“Estos jugadores son como indios, que se me entienda la palabra”. Con esta frase, Lionel Scaloni emocionó al mundo tras la remontada de Argentina ante Inglaterra. El seleccionador argentino explicó que sus futbolistas “se han criado en situaciones extremas, donde no tenían miedo a nada”. Añadió que “no les pesa la responsabilidad, juegan como si tuvieran siete u ocho años”. Este relato, lleno de emotividad, también aplica a la selección española, que se enfrentará a Argentina en una final soñada que evoca la Finalissima que nunca se jugó por el conflicto en Irán. Ahora, Nueva York será testigo de un doble duelo: la Finalissima y el Mundial 2026. Además, el encuentro enfrentará a Messi con su heredero: Lamine Yamal.
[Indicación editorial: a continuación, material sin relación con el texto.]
`src/rtl/calc_pkg.sv`:
```
// Shared definitions for the calculator command parser: opcodes, ASCII
// character constants, FSM state and character-class enums, and helpers that
// classify a received byte and map an operator character to its opcode.
// Optional build macro used by the parser slice: CALC_ECHO_EN.
package calc_pkg;

   localparam logic [1:0] OP_ADD = 2'b00;
   localparam logic [1:0] OP_SUB = 2'b01;
   localparam logic [1:0] OP_MUL = 2'b10;
   localparam logic [1:0] OP_DIV = 2'b11;

   localparam logic [7:0] ASCII_ZERO    = 8'h30;
   localparam logic [7:0] ASCII_NINE    = 8'h39;
   localparam logic [7:0] ASCII_PLUS    = 8'h2B;
   localparam logic [7:0] ASCII_MINUS   = 8'h2D;
   localparam logic [7:0] ASCII_STAR    = 8'h2A;
   localparam logic [7:0] ASCII_SLASH   = 8'h2F;
   localparam logic [7:0] ASCII_EQ      = 8'h3D;
   localparam logic [7:0] ASCII_CR      = 8'h0D;
   localparam logic [7:0] ASCII_SPACE   = 8'h20;
   localparam logic [7:0] ASCII_ESC     = 8'h1B;
   localparam logic [7:0] ASCII_LOWER_C = 8'h63;

   typedef enum logic [2:0] {
      ST_IDLE,
      ST_A_DIG,
      ST_OP,
      ST_B_DIG,
      ST_ISSUE
   } state_e;

   typedef enum logic [2:0] {
      CL_DIGIT,
      CL_OP,
      CL_TERM,
      CL_SPACE,
      CL_CLEAR,
      CL_ILLEGAL
   } cls_e;

   // Map a received byte onto its character class.
   function automatic cls_e classify(input logic [7:0] b);
      cls_e c;
      if (b >= ASCII_ZERO && b <= ASCII_NINE) begin
         c = CL_DIGIT;
      end else begin
         case (b)
            ASCII_PLUS, ASCII_MINUS, ASCII_STAR, ASCII_SLASH: c = CL_OP;
            ASCII_EQ, ASCII_CR:                               c = CL_TERM;
            ASCII_SPACE:                                      c = CL_SPACE;
            ASCII_ESC, ASCII_LOWER_C:                         c = CL_CLEAR;
            default:                                          c = CL_ILLEGAL;
         endcase
      end
      return c;
   endfunction

   // Opcode for an operator character; only called on bytes classed CL_OP.
   function automatic logic [1:0] op_of(input logic [7:0] b);
      logic [1:0] o;
      case (b)
         ASCII_MINUS: o = OP_SUB;
         ASCII_STAR:  o = OP_MUL;
         ASCII_SLASH: o = OP_DIV;
         default:     o = OP_ADD;
      endcase
      return o;
   endfunction

endpackage

```
`src/rtl/calc_cmd_parser_if.sv`:
```
// Byte-stream input and command-output bundle of the calculator parser.
// Signals: rx_data/rx_valid (receiver bytes), operand_a/operand_b/op_code/
// cmd_valid/cmd_ready (command handshake), parse_error (reject pulse), and
// echo_data/echo_valid when CALC_ECHO_EN is defined.
// master = parser side, slave = byte source / command consumer side.
interface calc_cmd_parser_if #(
   parameter int unsigned OPW = 16
);
   logic [7:0]     rx_data;
   logic           rx_valid;
   logic [OPW-1:0] operand_a;
   logic [OPW-1:0] operand_b;
   logic [1:0]     op_code;
   logic           cmd_valid;
   logic           cmd_ready;
   logic           parse_error;
`ifdef CALC_ECHO_EN
   logic [7:0]     echo_data;
   logic           echo_valid;
`endif

   modport master (
      input  rx_data, rx_valid, cmd_ready,
      output operand_a, operand_b, op_code, cmd_valid, parse_error
`ifdef CALC_ECHO_EN
      , output echo_data, echo_valid
`endif
   );

   modport slave (
      output rx_data, rx_valid, cmd_ready,
      input  operand_a, operand_b, op_code, cmd_valid, parse_error
`ifdef CALC_ECHO_EN
      , input echo_data, echo_valid
`endif
   );
endinterface

```
`src/rtl/calc_dec_accum.sv`:
```
// Decimal accumulate step: acc*10+digit evaluated at OPW+4 bits, with a flag
// raised when the result no longer fits in OPW bits.
// Ports: acc_i (running value), digit_i (0..9), accum_c_o (low OPW bits of
// the result), ovf_c_o (result exceeds 2^OPW-1). Purely combinational.
module calc_dec_accum #(
   parameter int unsigned OPW = 16
) (
   input  logic [OPW-1:0] acc_i,
   input  logic [3:0]     digit_i,
   output logic [OPW-1:0] accum_c_o,
   output logic           ovf_c_o
);
   localparam int unsigned WW = OPW + 4;

   logic [WW-1:0] wide_c;

   always_comb begin
      wide_c    = WW'(acc_i) * WW'(4'd10) + WW'(digit_i);
      accum_c_o = wide_c[OPW-1:0];
      ovf_c_o   = |wide_c[WW-1:OPW];
   end
endmodule

```
`src/rtl/calc_cmd_parser.sv`:
```
// ASCII infix command parser: turns "<A><op><B>" terminated by '=' or CR into
// operands and an opcode presented over a valid/ready handshake; malformed
// input is discarded with a one-cycle parse_error pulse.
// Ports: clk, reset (async, active-low), bus (calc_cmd_parser_if.master).
// Build macro CALC_ECHO_EN adds a one-cycle echo of every accepted byte.
module calc_cmd_parser
   import calc_pkg::*;
#(
   parameter int unsigned OPW = 16
) (
   input  logic                   clk,
   input  logic                   reset,
   calc_cmd_parser_if.master      bus
);
   state_e         state_q, state_d;
   logic [OPW-1:0] acc_a_q, acc_a_d, acc_b_q, acc_b_d;
   logic [OPW-1:0] operand_a_q, operand_a_d, operand_b_q, operand_b_d;
   logic [1:0]     op_pend_q, op_pend_d, op_code_q, op_code_d;
   logic           cmd_valid_q, cmd_valid_d, parse_error_q, parse_error_d;
`ifdef CALC_ECHO_EN
   logic [7:0]     echo_data_q, echo_data_d;
   logic           echo_valid_q, echo_valid_d;
`endif

   cls_e           cls_c;
   logic [OPW-1:0] acc_in_c, acc_next_c;
   logic           ovf_c, err_c, accept_c;

   // One shared accumulator step; first digit of an operand starts from zero.
   calc_dec_accum #(.OPW(OPW)) u_accum (
      .acc_i     (acc_in_c),
      .digit_i   (bus.rx_data[3:0]),
      .accum_c_o (acc_next_c),
      .ovf_c_o   (ovf_c)
   );

   // Byte classification and per-state legality of the current byte.
   always_comb begin
      cls_c    = classify(bus.rx_data);
      acc_in_c = '0;
      if (state_q == ST_A_DIG) acc_in_c = acc_a_q;
      if (state_q == ST_B_DIG) acc_in_c = acc_b_q;
      accept_c = cmd_valid_q && bus.cmd_ready;
      err_c    = 1'b0;
      if (bus.rx_valid) begin
         unique case (cls_c)
            CL_DIGIT:            err_c = ovf_c;
            CL_SPACE, CL_CLEAR:  err_c = 1'b0;
            CL_OP:               err_c = (state_q != ST_A_DIG);
            CL_TERM:             err_c = (state_q != ST_B_DIG);
            default:             err_c = 1'b1;
         endcase
         // Everything arriving while a command is pending is dropped.
         if (state_q == ST_ISSUE) err_c = 1'b1;
      end
   end

   // State register.
   always_ff @(posedge clk or negedge reset) begin
      if (!reset) state_q <= ST_IDLE;
      else        state_q <= state_d;
   end

   // Next-state logic.
   always_comb begin
      state_d = state_q;
      if (state_q == ST_ISSUE) begin
         if (accept_c) state_d = ST_IDLE;
      end else if (bus.rx_valid) begin
         if (err_c) begin
            state_d = ST_IDLE;
         end else begin
            unique case (cls_c)
               CL_DIGIT: begin
                  if (state_q == ST_IDLE) state_d = ST_A_DIG;
                  if (state_q == ST_OP)   state_d = ST_B_DIG;
               end
               CL_OP:    state_d = ST_OP;
               CL_TERM:  state_d = ST_ISSUE;
               CL_CLEAR: state_d = ST_IDLE;
               default:  state_d = state_q;
            endcase
         end
      end
   end

   // Datapath / output next values.
   always_comb begin
      acc_a_d       = acc_a_q;
      acc_b_d       = acc_b_q;
      op_pend_d     = op_pend_q;
      operand_a_d   = operand_a_q;
      operand_b_d   = operand_b_q;
      op_code_d     = op_code_q;
      cmd_valid_d   = cmd_valid_q;
      parse_error_d = bus.rx_valid && err_c;
`ifdef CALC_ECHO_EN
      echo_valid_d  = bus.rx_valid && !err_c;
      echo_data_d   = (bus.rx_valid && !err_c) ? bus.rx_data : echo_data_q;
`endif
      if (state_q == ST_ISSUE) begin
         if (accept_c) cmd_valid_d = 1'b0;
      end else if (bus.rx_valid) begin
         if (err_c || cls_c == CL_CLEAR) begin
            acc_a_d = '0;
            acc_b_d = '0;
         end else begin
            unique case (cls_c)
               CL_DIGIT: begin
                  if (state_q == ST_IDLE || state_q == ST_A_DIG) acc_a_d = acc_next_c;
                  else                                           acc_b_d = acc_next_c;
               end
               CL_OP:    op_pend_d = op_of(bus.rx_data);
               CL_TERM: begin
                  operand_a_d = acc_a_q;
                  operand_b_d = acc_b_q;
                  op_code_d   = op_pend_q;
                  cmd_valid_d = 1'b1;
                  acc_a_d     = '0;
                  acc_b_d     = '0;
               end
               default: ;
            endcase
         end
      end
   end

   // Datapath and output registers.
   always_ff @(posedge clk or negedge reset) begin
      if (!reset) begin
         acc_a_q       <= '0;
         acc_b_q       <= '0;
         op_pend_q     <= OP_ADD;
         operand_a_q   <= '0;
         operand_b_q   <= '0;
         op_code_q     <= OP_ADD;
         cmd_valid_q   <= 1'b0;
         parse_error_q <= 1'b0;
`ifdef CALC_ECHO_EN
         echo_data_q   <= '0;
         echo_valid_q  <= 1'b0;
`endif
      end else begin
         acc_a_q       <= acc_a_d;
         acc_b_q       <= acc_b_d;
         op_pend_q     <= op_pend_d;
         operand_a_q   <= operand_a_d;
         operand_b_q   <= operand_b_d;
         op_code_q     <= op_code_d;
         cmd_valid_q   <= cmd_valid_d;
         parse_error_q <= parse_error_d;
`ifdef CALC_ECHO_EN
         echo_data_q   <= echo_data_d;
         echo_valid_q  <= echo_valid_d;
`endif
      end
   end

   assign bus.operand_a   = operand_a_q;
   assign bus.operand_b   = operand_b_q;
   assign bus.op_code     = op_code_q;
   assign bus.cmd_valid   = cmd_valid_q;
   assign bus.parse_error = parse_error_q;
`ifdef CALC_ECHO_EN
   assign bus.echo_data   = echo_data_q;
   assign bus.echo_valid  = echo_valid_q;
`endif
endmodule

```
`src/flat_wrapper.sv`:
```
// flat-port wrapper written by rule: the top's interface ports become plain ports
module calc_cmd_parser_flat import calc_pkg::*;
#(
   parameter int unsigned OPW = 16
)
  (clk, reset, bus_rx_data, bus_rx_valid, bus_cmd_ready, bus_operand_a, bus_operand_b, bus_op_code, bus_cmd_valid, bus_parse_error);
  calc_cmd_parser_if #(.OPW(OPW)) bus_i ();
  input  logic clk;
  input  logic reset;
  input wire logic [$bits(bus_i.rx_data)-1:0] bus_rx_data;
  input wire logic [$bits(bus_i.rx_valid)-1:0] bus_rx_valid;
  input wire logic [$bits(bus_i.cmd_ready)-1:0] bus_cmd_ready;
  output wire logic [$bits(bus_i.operand_a)-1:0] bus_operand_a;
  output wire logic [$bits(bus_i.operand_b)-1:0] bus_operand_b;
  output wire logic [$bits(bus_i.op_code)-1:0] bus_op_code;
  output wire logic [$bits(bus_i.cmd_valid)-1:0] bus_cmd_valid;
  output wire logic [$bits(bus_i.parse_error)-1:0] bus_parse_error;
  assign bus_i.rx_data = bus_rx_data;
  assign bus_i.rx_valid = bus_rx_valid;
  assign bus_i.cmd_ready = bus_cmd_ready;
  assign bus_operand_a = bus_i.operand_a;
  assign bus_operand_b = bus_i.operand_b;
  assign bus_op_code = bus_i.op_code;
  assign bus_cmd_valid = bus_i.cmd_valid;
  assign bus_parse_error = bus_i.parse_error;
  calc_cmd_parser #(.OPW(OPW)) u_core (.clk(clk), .reset(reset), .bus(bus_i));
endmodule
```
Lamine Yamal, considerado el “nuevo Messi”, es un claro ejemplo de que La Roja también tiene “indios criados en situaciones extremas”. Antes de ser una estrella mundial, Lamine era un niño más que se enfrentaba a partidos de tres contra tres en el barrio de Rocafonda, en Mataró. Hijo de un soldador marroquí y una madre ecuatoguineana que trabajaba en hostelería, aprendió a regatear en el asfalto, no en el césped de una academia. Por eso, cada vez que marca un gol, dibuja con las manos el número 304: los últimos dígitos del código postal de su barrio.
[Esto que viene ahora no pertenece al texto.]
$ cat src/rtl/registro_desplazamiento_universal.sv
// Universal WIDTH-bit shift register: hold / shift right / shift left / load, 1-cycle latency, with a shift counter that pulses DONE.
// Define REGISTRO_ROTATE_EN to turn shifts into rotates; SIR and SIL are then ignored.
module registro_desplazamiento_universal #(
   parameter int               WIDTH   = 8,
   parameter logic [WIDTH-1:0] RST_VAL = {WIDTH{1'b0}}
) (
   input  logic                       CLK,
   input  logic                       RST,
   input  logic                       EN,
   input  logic [1:0]                 MODE,
   input  logic [WIDTH-1:0]           D,
   input  logic                       SIR,
   input  logic                       SIL,
   output logic [WIDTH-1:0]           Q,
   output logic [WIDTH-1:0]           QN,
   output logic                       SO_R,
   output logic                       SO_L,
   output logic [$clog2(WIDTH+1)-1:0] CNT,
   output logic                       DONE
);

   localparam int CW = $clog2(WIDTH + 1);
   localparam logic [CW-1:0] CNT_LAST = CW'(WIDTH - 1);

   localparam logic [1:0] MODE_HOLD  = 2'b00;
   localparam logic [1:0] MODE_RIGHT = 2'b01;
   localparam logic [1:0] MODE_LEFT  = 2'b10;
   localparam logic [1:0] MODE_LOAD  = 2'b11;

   logic [WIDTH-1:0] q_q, q_d;
   logic [CW-1:0]    cnt_q, cnt_d;
   logic             done_q, done_d;
   logic             shift;

   always_comb begin
      q_d    = q_q;
      cnt_d  = cnt_q;
      done_d = 1'b0;
      shift  = 1'b0;
      if (EN) begin
         case (MODE)
            MODE_RIGHT: begin
`ifdef REGISTRO_ROTATE_EN
               q_d = {q_q[0], q_q[WIDTH-1:1]};
`else
               q_d = {SIR, q_q[WIDTH-1:1]};
`endif
               shift = 1'b1;
            end
            MODE_LEFT: begin
`ifdef REGISTRO_ROTATE_EN
               q_d = {q_q[WIDTH-2:0], q_q[WIDTH-1]};
`else
               q_d = {q_q[WIDTH-2:0], SIL};
`endif
               shift = 1'b1;
            end
            MODE_LOAD: begin
               q_d   = D;
               cnt_d = '0;
            end
            MODE_HOLD: ;
            default: ;
         endcase
      end
      // Both directions advance the same counter; the wrap edge raises DONE.
      if (shift) begin
         if (cnt_q == CNT_LAST) begin
            cnt_d  = '0;
            done_d = 1'b1;
         end else begin
            cnt_d = cnt_q + CW'(1);
         end
      end
   end

   always_ff @(posedge CLK) begin
      if (RST) begin
         q_q    <= RST_VAL;
         cnt_q  <= '0;
         done_q <= 1'b0;
      end else begin
         q_q    <= q_d;
         cnt_q  <= cnt_d;
         done_q <= done_d;
      end
   end

   assign Q    = q_q;
   assign QN   = ~q_q;
   assign SO_R = q_q[0];
   assign SO_L = q_q[WIDTH-1];
   assign CNT  = cnt_q;
   assign DONE = done_q;

endmodule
Lamine también ha contado que, cuando su madre no podía cuidarlo por el trabajo, contrataba a una niñera. A ese esfuerzo se suma el de su padre, quien, en sus palabras, “se buscaba la vida en la calle para traernos comida”. Detrás de muchos internacionales españoles hay familias trabajadoras, historias de migración, barrios humildes y padres que lucharon para que sus hijos no carecieran de nada.
Nico Williams: sin miedo a nada
Nico Williams es quien mejor encarna la frase de Scaloni: “Sin miedo a nada”. Su madre, María, embarazada, cruzó a pie el desierto del Sáhara huyendo de Ghana. Junto a sus hijos, Nico e Iñaki Williams, saltó la valla de Melilla, fue detenida y, gracias a un sacerdote de Bilbao, logró construir una nueva vida en el País Vasco. “Corro rápido, pero mi madre cruzó el Sáhara”, dice el jugador, ya recuperado de su lesión.

El abuelo que recorrió Extremadura
En la España vaciada también hay relatos de sacrificio. Pedro Porro nació en Don Benito, Badajoz, en una familia dedicada al campo. Su abuelo, Antonio, lo llevaba de pueblo en pueblo por toda la región para que pudiera entrenar y jugar. Recorrió kilómetros y kilómetros de carretera para que el niño no perdiera su oportunidad.

Los Palacios: dos historias de esfuerzo
En Los Palacios y Villafranca (Sevilla) crecieron Gavi y Fabián Ruiz. El jugador del PSG vio cómo, tras la separación de sus padres, su madre trabajaba sin descanso en la lavandería del Betis para mantener a sus tres hijos. Un día, el club le ofreció empleo fijo como limpiadora, como parte del acuerdo para ficharlo. El futbolista confesó más tarde la mezcla de vergüenza y orgullo que sintió al cruzarse con su madre en los mismos vestuarios que ella limpiaba.
El padre de Gavi también trabajó en la lavandería del Betis, mientras su madre se encargaba del hogar. A esta lista se suma Álex Baena, quien dejó Roquetas de Mar con solo 11 años para perseguir el sueño de ser futbolista, sin saber si algún día lo lograría.

España tiene una de las mejores canteras del mundo, un hecho indiscutible. Pero en esa misma convocatoria caben hijos de migrantes, chavales de barrio y niños de pueblo que se subieron a un coche mil veces para no perderse un entrenamiento. Cuando Scaloni habla de jugadores que se criaron sin miedo a nada, no describe una realidad exclusiva de Argentina. Describe también a la selección española.